Using job scheduling system

About 2 min

Using job scheduling system

Our recipes support some Job scheduling systems, SGE, PBS/Torque, and Slurm, according to Parallelization in Kaldi. By default, the job runs at local machine. If there are any Job scheduling systems in your environment, you can submit more number of Jobs with multiple machines.

Please ask the administrator to install it if you have multiple machines.

Select Job scheduler

cmd.sh is a configuration file and it's used by run.sh to set some shell variables. These shell variables should be set as one of following perl scripts:

cmd	Backend	configuration file
run.pl	Local machine (default)	-
queue.pl	Sun grid engine, or grid endine like tool	conf/queue.conf
slurm.pl	Slurm	conf/slurm.conf
pbs.pl	PBS/Torque	conf/pbs.conf
ssh.pl	SSH	.queue/machines

Usage of run.pl

run.pl, queue.pl, slurm.pl, pbs.pl and ssh.pl have a unified interface, therefore we can assign any one of them to ${cmd} in the shell script:

nj=4
${cmd} JOB=1:${nj} JOB.log echo JOB

JOB=1:${nj} indicates the parallelization, which is known as "array-job", with ${nj} number of jobs. JOB.log is a destination of the stdout and stderr from jobs. The string of JOB will be changed to the job number if it's included in the log file name or command line arguments. i.e. The following commands are almost equivalent to the above:

echo 1 &> 1.log &
echo 2 &> 2.log &
echo 3 &> 3.log &
echo 4 &> 4.log &
wait

Configuration

You also need to modify the configuration file for a specific job scheduler to change command-line options to submit jobs e.g. queue setting, resource request, etc.

The following text is an example of conf/queue.conf.

# Default configuration
command qsub -v PATH -cwd -S /bin/bash -j y -l arch=*64*
option mem=* -l mem_free=$0,ram_free=$0
option mem=0     # Do not add anything to qsub_opts
option num_threads=* -pe smp $0
option num_threads=1 # Do not add anything to qsub_opts
option max_jobs_run=* -tc $0
default gpu=0
option gpu=0
option gpu=* -l gpu=$0 -q g.q

Note that the queue/partition name, -q g.q, is an example, so you must change it to the existing queue/partition in your cluster.

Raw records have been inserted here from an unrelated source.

Background: an optimization exercise with open tools, aiming at small area. Do not read the settings as production practice. Only simulation tests tie the RTL to the original design; equivalence was not proved. No activity file was given, so power comes from the tool's default toggle rates.

`run.sh`:
```
#!/bin/bash
# synth_recipe.tcl (not shown) runs the flow's synth.tcl, then flattens the netlist and writes it again
# the make line also repeats each setting of config.mk as NAME=value (left out here)
make -C /OpenROAD-flow-scripts/flow DESIGN_CONFIG=/design/flow/config.mk WORK_HOME=/design/flow/orfs CLKGATE_MAP_FILE= SYNTH_SCRIPT=/design/flow/synth_recipe.tcl finish
```
`config.mk`:
```
export PLATFORM = sky130hd
export DESIGN_NAME = bicubic_scaler
export DESIGN_NICKNAME = bicubic_scaler
export VERILOG_FILES = /design/flow/design.v
export SDC_FILE = /design/flow/constraint.sdc
export NUM_CORES = 4
export LEC_CHECK = 0
export CAP_MARGIN = 20
export CORE_MARGIN = 2
export CORE_UTILIZATION = 40
export SLEW_MARGIN = 20
```
`constraint.sdc`:
```
create_clock -name core_clock -period 15.0 [get_ports {CLK}]
set_input_delay 3.0000 -clock core_clock [delete_from_list [all_inputs] [get_ports {CLK}]]
set_output_delay 3.0000 -clock core_clock [all_outputs]
set_load 0.01 [all_outputs]
```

You can't use the specific options depending on each system in our scripts, e.g. you can't use -q option for queue.pl directly. Instead, you can use --mem, --num_threads, --max_jobs_run, and --gpu in this case.

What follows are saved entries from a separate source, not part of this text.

This design comes from an exercise in tuning for small area on the open sky130 flow, not from production work. Only simulation tests tie the RTL to the original design; equivalence was not proved. Power figures rest on the tool's default switching activity, not on a simulated workload.

==> flow/design.v <==
package y86_pkg;
    localparam logic [3:0] IHALT   = 4'h0;
    localparam logic [3:0] INOP    = 4'h1;
    localparam logic [3:0] IRRMOVQ = 4'h2;
    localparam logic [3:0] IIRMOVQ = 4'h3;
    localparam logic [3:0] IRMMOVQ = 4'h4;
    localparam logic [3:0] IMRMOVQ = 4'h5;
    localparam logic [3:0] IOPQ    = 4'h6;
    localparam logic [3:0] IJXX    = 4'h7;
    localparam logic [3:0] ICALL   = 4'h8;
    localparam logic [3:0] IRET    = 4'h9;
    localparam logic [3:0] IPUSHQ  = 4'hA;
    localparam logic [3:0] IPOPQ   = 4'hB;
    localparam logic [3:0] RNONE = 4'hF;
    localparam logic [3:0] RRSP  = 4'h4;
    typedef enum logic [2:0] {
        SAOK = 3'd1,
        SHLT = 3'd2,
        SADR = 3'd3,
        SINS = 3'd4
    } stat_t;
    typedef enum logic {
        S_RUN  = 1'b0,
        S_STOP = 1'b1
    } state_t;
endpackage
import y86_pkg::*;
module y86_rf_wbit
(
    input  logic i_sel_m,    
    input  logic i_sel_e,    
    input  logic i_wr,       
    input  logic i_m,
    input  logic i_e,
    input  logic i_qn,       
    output logic o_dn        
);
    logic w_keep;
    y86_nor2    u_keep (.i_a(i_wr), .i_b(i_qn), .o_y(w_keep));
    y86_aoi221  u_next (.i_a1(i_sel_m), .i_a2(i_m), .i_b1(i_sel_e), .i_b2(i_e), .i_c(w_keep), .o_y(o_dn));
endmodule
module y86_nor2 (input logic i_a, input logic i_b, output logic o_y);
    assign o_y = !(i_a | i_b);
endmodule
module y86_aoi221
(
    input  logic i_a1, i_a2, i_b1, i_b2, i_c,
    output logic o_y
);
    assign o_y = !((i_a1 & i_a2) | (i_b1 & i_b2) | i_c);
endmodule
module y86_rf_rbit
(
    input  logic [14:0] i_sel_n,
    input  logic [14:0] i_dn,
    output logic        o_q
);
    assign o_q = !(&(i_sel_n | i_dn));
endmodule
module y86_regfile
(
    input  logic        clk,
    input  logic        rst,
    input  logic        i_we,
    input  logic [3:0]  i_dst_e,
    input  logic [3:0]  i_dst_m,
    input  logic [63:0] i_val_e,
    input  logic [63:0] i_val_m,
    input  logic [3:0]  i_src_a,
    input  logic [3:0]  i_src_b,
    output logic [63:0] o_val_a,
    output logic [63:0] o_val_b
);
    logic [63:0] r_regs_n [15];
    logic [63:0] w_next_n [15];
    logic [14:0] w_sel_m, w_sel_e, w_wr, w_rd_a_n, w_rd_b_n;
    generate
        for (genvar gi = 0; gi < 15; gi++) begin : g_reg
            assign w_sel_m[gi]  = !rst && i_we && (i_dst_m == 4'(gi));
            assign w_sel_e[gi]  = !rst && i_we && (i_dst_e == 4'(gi)) && (i_dst_m != 4'(gi));
            assign w_wr[gi]     = rst || (i_we && (i_dst_m == 4'(gi) || i_dst_e == 4'(gi)));
            assign w_rd_a_n[gi] = (i_src_a != 4'(gi));
            assign w_rd_b_n[gi] = (i_src_b != 4'(gi));
            for (genvar gb = 0; gb < 64; gb++) begin : g_bit
                y86_rf_wbit u_wbit (
                    .i_sel_m (w_sel_m[gi]),
                    .i_sel_e (w_sel_e[gi]),
                    .i_wr    (w_wr[gi]),
                    .i_m     (i_val_m[gb]),
                    .i_e     (i_val_e[gb]),
                    .i_qn    (r_regs_n[gi][gb]),
                    .o_dn    (w_next_n[gi][gb])
                );
            end
            always_ff @(posedge clk) r_regs_n[gi] <= w_next_n[gi];
        end
        for (genvar gb = 0; gb < 64; gb++) begin : g_rd
            logic [14:0] w_col_n;
            for (genvar gi = 0; gi < 15; gi++) begin : g_col
                assign w_col_n[gi] = r_regs_n[gi][gb];
            end
            y86_rf_rbit u_rd_a (.i_sel_n(w_rd_a_n), .i_dn(w_col_n), .o_q(o_val_a[gb]));
            y86_rf_rbit u_rd_b (.i_sel_n(w_rd_b_n), .i_dn(w_col_n), .o_q(o_val_b[gb]));
        end
    endgenerate
endmodule
import y86_pkg::*;
module y86_sat_inc
(
    input  logic         i_rst,
    input  logic         i_inc,
    input  logic [15:0]  i_q,
    output logic [15:0]  o_d
);
    localparam int W = 16;
    logic [W:0] w_carry;
    assign w_carry[0] = i_inc && !(&i_q);
    for (genvar gb = 0; gb < W; gb++) begin : g_bit
        assign w_carry[gb+1] = w_carry[gb] & i_q[gb];
        assign o_d[gb]       = !i_rst & (i_q[gb] ^ w_carry[gb]);
    end
endmodule
module y86_pc_bit
(
    input  logic i_sel_c,
    input  logic i_sel_m,
    input  logic i_sel_p,
    input  logic i_hold,
    input  logic i_c,
    input  logic i_m,
    input  logic i_p,
    input  logic i_q,
    output logic o_d
);
    assign o_d = (i_sel_c & i_c) | (i_sel_m & i_m) | (i_sel_p & i_p) | (i_hold & i_q);
endmodule
module writeback_pc_update
#(
    parameter logic [63:0] RESET_PC = 64'd0,
    parameter int          CNT_W    = 16
) (
    input  logic                 clk,
    input  logic                 rst,
    input  logic                 en,
    input  logic [3:0]           icode,
    input  logic                 cnd,
    input  logic                 instr_valid,
    input  logic                 imem_error,
    input  logic                 dmem_error,
    input  logic [3:0]           dstE,
    input  logic [3:0]           dstM,
    input  logic [63:0]          valE,
    input  logic [63:0]          valM,
    input  logic [63:0]          valC,
    input  logic [63:0]          valP,
    input  logic [3:0]           srcA,
    input  logic [3:0]           srcB,
    output logic [63:0]          valA,
    output logic [63:0]          valB,
    output logic [63:0]          pc,
    output logic [2:0]           stat,
    output logic                 halted,
    output logic [CNT_W-1:0]     cycle_count,
    output logic [CNT_W-1:0]     retire_count
);
    function automatic logic [2:0] classify(input logic imem_err, input logic dmem_err,
                                       input logic instr_valid, input logic [3:0] icode);
        if (imem_err || dmem_err)  classify = SADR;
        else if (!instr_valid)     classify = SINS;
        else if (icode == IHALT)   classify = SHLT;
        else                       classify = SAOK;
    endfunction
    logic [1:0]       r_stat;
    logic             w_halted;
    logic [63:0]      r_pc;
    logic [CNT_W-1:0] r_cycle, r_retire;
    logic [2:0]       w_new_stat;
    logic             w_step, w_aok, w_we;
    logic             w_sel_c, w_sel_m, w_sel_p, w_sel_hold;
    assign w_new_stat = classify(imem_error, dmem_error, instr_valid, icode);
    assign w_halted   = r_stat[1] || !r_stat[0];
    assign w_step     = en && !w_halted;
    assign w_aok      = (w_new_stat == SAOK);
    assign w_we       = w_step && w_aok;
    assign w_sel_c    = !rst && w_we && (icode == ICALL || (icode == IJXX && cnd));
    assign w_sel_m    = !rst && w_we && (icode == IRET);
    assign w_sel_p    = !rst && w_we && !(icode == ICALL || (icode == IJXX && cnd)) && (icode != IRET);
    assign w_sel_hold = !rst && !w_we;
    logic [63:0] w_pc_next;
    for (genvar gb = 0; gb < 64; gb++) begin : g_pc
        y86_pc_bit u_pc_bit (
            .i_sel_c (w_sel_c), .i_sel_m (w_sel_m), .i_sel_p (w_sel_p), .i_hold (w_sel_hold),
            .i_c (valC[gb]), .i_m (valM[gb]), .i_p (valP[gb]), .i_q (r_pc[gb]),
            .o_d (w_pc_next[gb])
        );
    end
    always_ff @(posedge clk) begin
        r_pc <= w_pc_next;
        if (rst) begin
            r_stat   <= 2'b01;    
        end else if (w_step && !w_aok) begin
            r_stat  <= w_new_stat[1:0];
        end
    end
    logic [CNT_W-1:0] w_cycle_next, w_retire_next;
    y86_sat_inc u_cycle_inc (
        .i_rst (rst), .i_inc (w_step), .i_q (r_cycle), .o_d (w_cycle_next)
    );
    y86_sat_inc u_retire_inc (
        .i_rst (rst), .i_inc (w_we), .i_q (r_retire), .o_d (w_retire_next)
    );
    always_ff @(posedge clk) begin
        r_cycle  <= w_cycle_next;
        r_retire <= w_retire_next;
    end
    y86_regfile u_regfile (
        .clk     (clk),
        .rst     (rst),
        .i_we    (w_we),
        .i_dst_e (dstE),
        .i_dst_m (dstM),
        .i_val_e (valE),
        .i_val_m (valM),
        .i_src_a (srcA),
        .i_src_b (srcB),
        .o_val_a (valA),
        .o_val_b (valB)
    );
    assign pc           = r_pc;
    assign stat         = {!r_stat[1] && !r_stat[0], r_stat};
    assign halted       = w_halted;
    assign cycle_count  = r_cycle;
    assign retire_count = r_retire;
endmodule
Settings: LEC_CHECK=0, CAP_MARGIN=20, CORE_MARGIN=2, CORE_UTILIZATION=55, PLACE_DENSITY=0.65, SLEW_MARGIN=20, SYNTH_HIERARCHICAL=1; clock period 8.0 ns.
standard.sh (not shown) runs the stock make flow with config.mk's settings and CLKGATE_MAP_FILE= SYNTH_SCRIPT=/design/flow/synth_recipe.tcl, a recipe that flattens the netlist after the stock synthesis.
==> flow/flow/run.sh <==
#!/bin/bash
# Standard ORFS layout with three changes:
#  - after synthesis, every combinational cell is swapped to the smallest
#    cell of the same function (flow/downsize.tcl); placement's repair
#    then sizes up or buffers what needs more drive,
#  - ports are buffered with buf_1 instead of the default buffer cell,
#  - CTS inserts no dummy loads and clusters up to 24 sinks per leaf buffer.
set -e
cp standard.sh standard_sh_copy.log
export BUFFER_PORTS_ARGS="-buffer_cell sky130_fd_sc_hd__buf_1"
export CTS_ARGS="-sink_clustering_enable -repair_clock_nets -dont_use_dummy_load -buf_list sky130_fd_sc_hd__clkbuf_16 -sink_clustering_size 24 -sink_clustering_max_diameter 80"
bash standard.sh synth > standard_synth.log 2>&1
openroad -no_init -exit flow/downsize.tcl > downsize.log 2>&1
bash standard.sh finish > standard_finish.log 2>&1
==> flow/flow/downsize.tcl <==
# Swap every combinational cell of the synthesized netlist to the smallest
# cell of the same function (same name but for the drive-strength suffix).
# Flip-flops, latches, tie, tap and fill cells are left alone. Placement's
# repair_design later resizes or buffers whatever needs more drive.
set f orfs/results/sky130hd/writeback_pc_update/base/1_synth.odb
read_db $f
set db [ord::get_db]
set block [ord::get_db_block]
foreach lib [$db getLibs] {
  foreach m [$lib getMasters] {
    if {[regexp {^(sky130_fd_sc_hd__.+)_([0-9]+)$} [$m getName] -> base sz]} {
      lappend var($base) $m
    }
  }
}
set count 0
foreach inst [$block getInsts] {
  set m [$inst getMaster]
  set n [$m getName]
  if {![regexp {^(sky130_fd_sc_hd__.+)_([0-9]+)$} $n -> base sz]} { continue }
  if {[regexp {__(df|edf|sdf|sedf|dl|conb|tap|fill|decap|diode|lpflow|probe)} $n]} { continue }
  set best $m
  foreach c $var($base) {
    if {[$c getWidth] < [$best getWidth]} { set best $c }
  }
  if {$best ne $m} {
    puts "swap [$inst getName] $n -> [$best getName]"
    $inst swapMaster $best
    incr count
  }
}
puts "downsized $count instances"
write_db $f
Then changed:
--- a/flow/design.v
+++ b/flow/design.v
@@ -104,23 +104,8 @@
         end
     endgenerate
 endmodule
 import y86_pkg::*;
-module y86_sat_inc
-(
-    input  logic         i_rst,
-    input  logic         i_inc,
-    input  logic [15:0]  i_q,
-    output logic [15:0]  o_d
-);
-    localparam int W = 16;
-    logic [W:0] w_carry;
-    assign w_carry[0] = i_inc && !(&i_q);
-    for (genvar gb = 0; gb < W; gb++) begin : g_bit
-        assign w_carry[gb+1] = w_carry[gb] & i_q[gb];
-        assign o_d[gb]       = !i_rst & (i_q[gb] ^ w_carry[gb]);
-    end
-endmodule
 module y86_pc_bit
 (
     input  logic i_sel_c,
     input  logic i_sel_m,
@@ -169,18 +154,17 @@
         else if (!instr_valid)     classify = SINS;
         else if (icode == IHALT)   classify = SHLT;
         else                       classify = SAOK;
     endfunction
-    logic [1:0]       r_stat;
-    logic             w_halted;
+    logic             r_state;
+    logic [2:0]       r_stat;
     logic [63:0]      r_pc;
     logic [CNT_W-1:0] r_cycle, r_retire;
     logic [2:0]       w_new_stat;
     logic             w_step, w_aok, w_we;
     logic             w_sel_c, w_sel_m, w_sel_p, w_sel_hold;
     assign w_new_stat = classify(imem_error, dmem_error, instr_valid, icode);
-    assign w_halted   = r_stat[1] || !r_stat[0];
-    assign w_step     = en && !w_halted;
+    assign w_step     = en && (r_state == S_RUN);
     assign w_aok      = (w_new_stat == SAOK);
     assign w_we       = w_step && w_aok;
     assign w_sel_c    = !rst && w_we && (icode == ICALL || (icode == IJXX && cnd));
     assign w_sel_m    = !rst && w_we && (icode == IRET);
@@ -196,23 +180,23 @@
     end
     always_ff @(posedge clk) begin
         r_pc <= w_pc_next;
         if (rst) begin
-            r_stat   <= 2'b01;    
-        end else if (w_step && !w_aok) begin
-            r_stat  <= w_new_stat[1:0];
+            r_state  <= S_RUN;
+            r_stat   <= SAOK;
+            r_cycle  <= '0;
+            r_retire <= '0;
+        end else if (w_step) begin
+            if (r_cycle != '1)
+                r_cycle <= r_cycle + 1'b1;
+            if (w_aok) begin
+                if (r_retire != '1)
+                    r_retire <= r_retire + 1'b1;
+            end else begin
+                r_stat  <= w_new_stat;
+                r_state <= S_STOP;
+            end
         end
-    end
-    logic [CNT_W-1:0] w_cycle_next, w_retire_next;
-    y86_sat_inc u_cycle_inc (
-        .i_rst (rst), .i_inc (w_step), .i_q (r_cycle), .o_d (w_cycle_next)
-    );
-    y86_sat_inc u_retire_inc (
-        .i_rst (rst), .i_inc (w_we), .i_q (r_retire), .o_d (w_retire_next)
-    );
-    always_ff @(posedge clk) begin
-        r_cycle  <= w_cycle_next;
-        r_retire <= w_retire_next;
     end
     y86_regfile u_regfile (
         .clk     (clk),
         .rst     (rst),
@@ -226,9 +210,9 @@
         .o_val_a (valA),
         .o_val_b (valB)
     );
     assign pc           = r_pc;
-    assign stat         = {!r_stat[1] && !r_stat[0], r_stat};
-    assign halted       = w_halted;
+    assign stat         = r_stat;
+    assign halted       = (r_state == S_STOP);
     assign cycle_count  = r_cycle;
     assign retire_count = r_retire;
 endmodule
What happened: The new run finished clean. Synthesized cell count rose by about 2%. Via count rose by 1.7%. Worst setup slack gets better by 0.051 ns. Die area rose by about 0.8%. Clock skew rose by 0.035 ns. Critical path depth fell by 1. Combinational power hardly moves.

==> afterwards: timing with drivers on the ports <==
How much do the figures lean on ideal ports? The routed layouts below were timed once more, with nothing changed but the port constraints.
Step 1: set_driving_cell puts a clkbuf_16 on clk and a buf_2 on each other input, an assumption about the parent block.
Step 2 adds t to the input delays and takes it off the output delays; t is the mean of the earliest and latest rising clock arrival at the registers after step 1. Input paths then give back, and output paths get back, about the clock's delay inside the block.
a / b / c = ideal / step 1 / step 2; a / b = the first two.
run | shift t [ns] | setup slack, ns | worst register clock-pin slew, ns
the first run | 0.730 | 1.453 / 1.420 / 1.420 | 0.10 / 0.10
the second run | 0.714 | 1.505 / 1.364 / 1.364 | 0.11 / 0.11
After both steps every run listed still meets setup and hold. For the second run, which loses most, drivers alone change the setup slack by -0.141 ns; drivers and shift together by -0.141 ns.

Take a look at the following:

option gpu=* -l gpu=$0 -q g.q

This line means that the optional argument specified by the second column, gpu=*, will be converted to the options after it: -l gpu=$0 -q g.q:

queue.pl --gpu 2

will be converted to

qsub -v PATH -cwd -S /bin/bash -j y -l arch=*64* -l gpu=2 -q g.q

You can also add a new option for your system using this syntax.

option foo=* --bar $0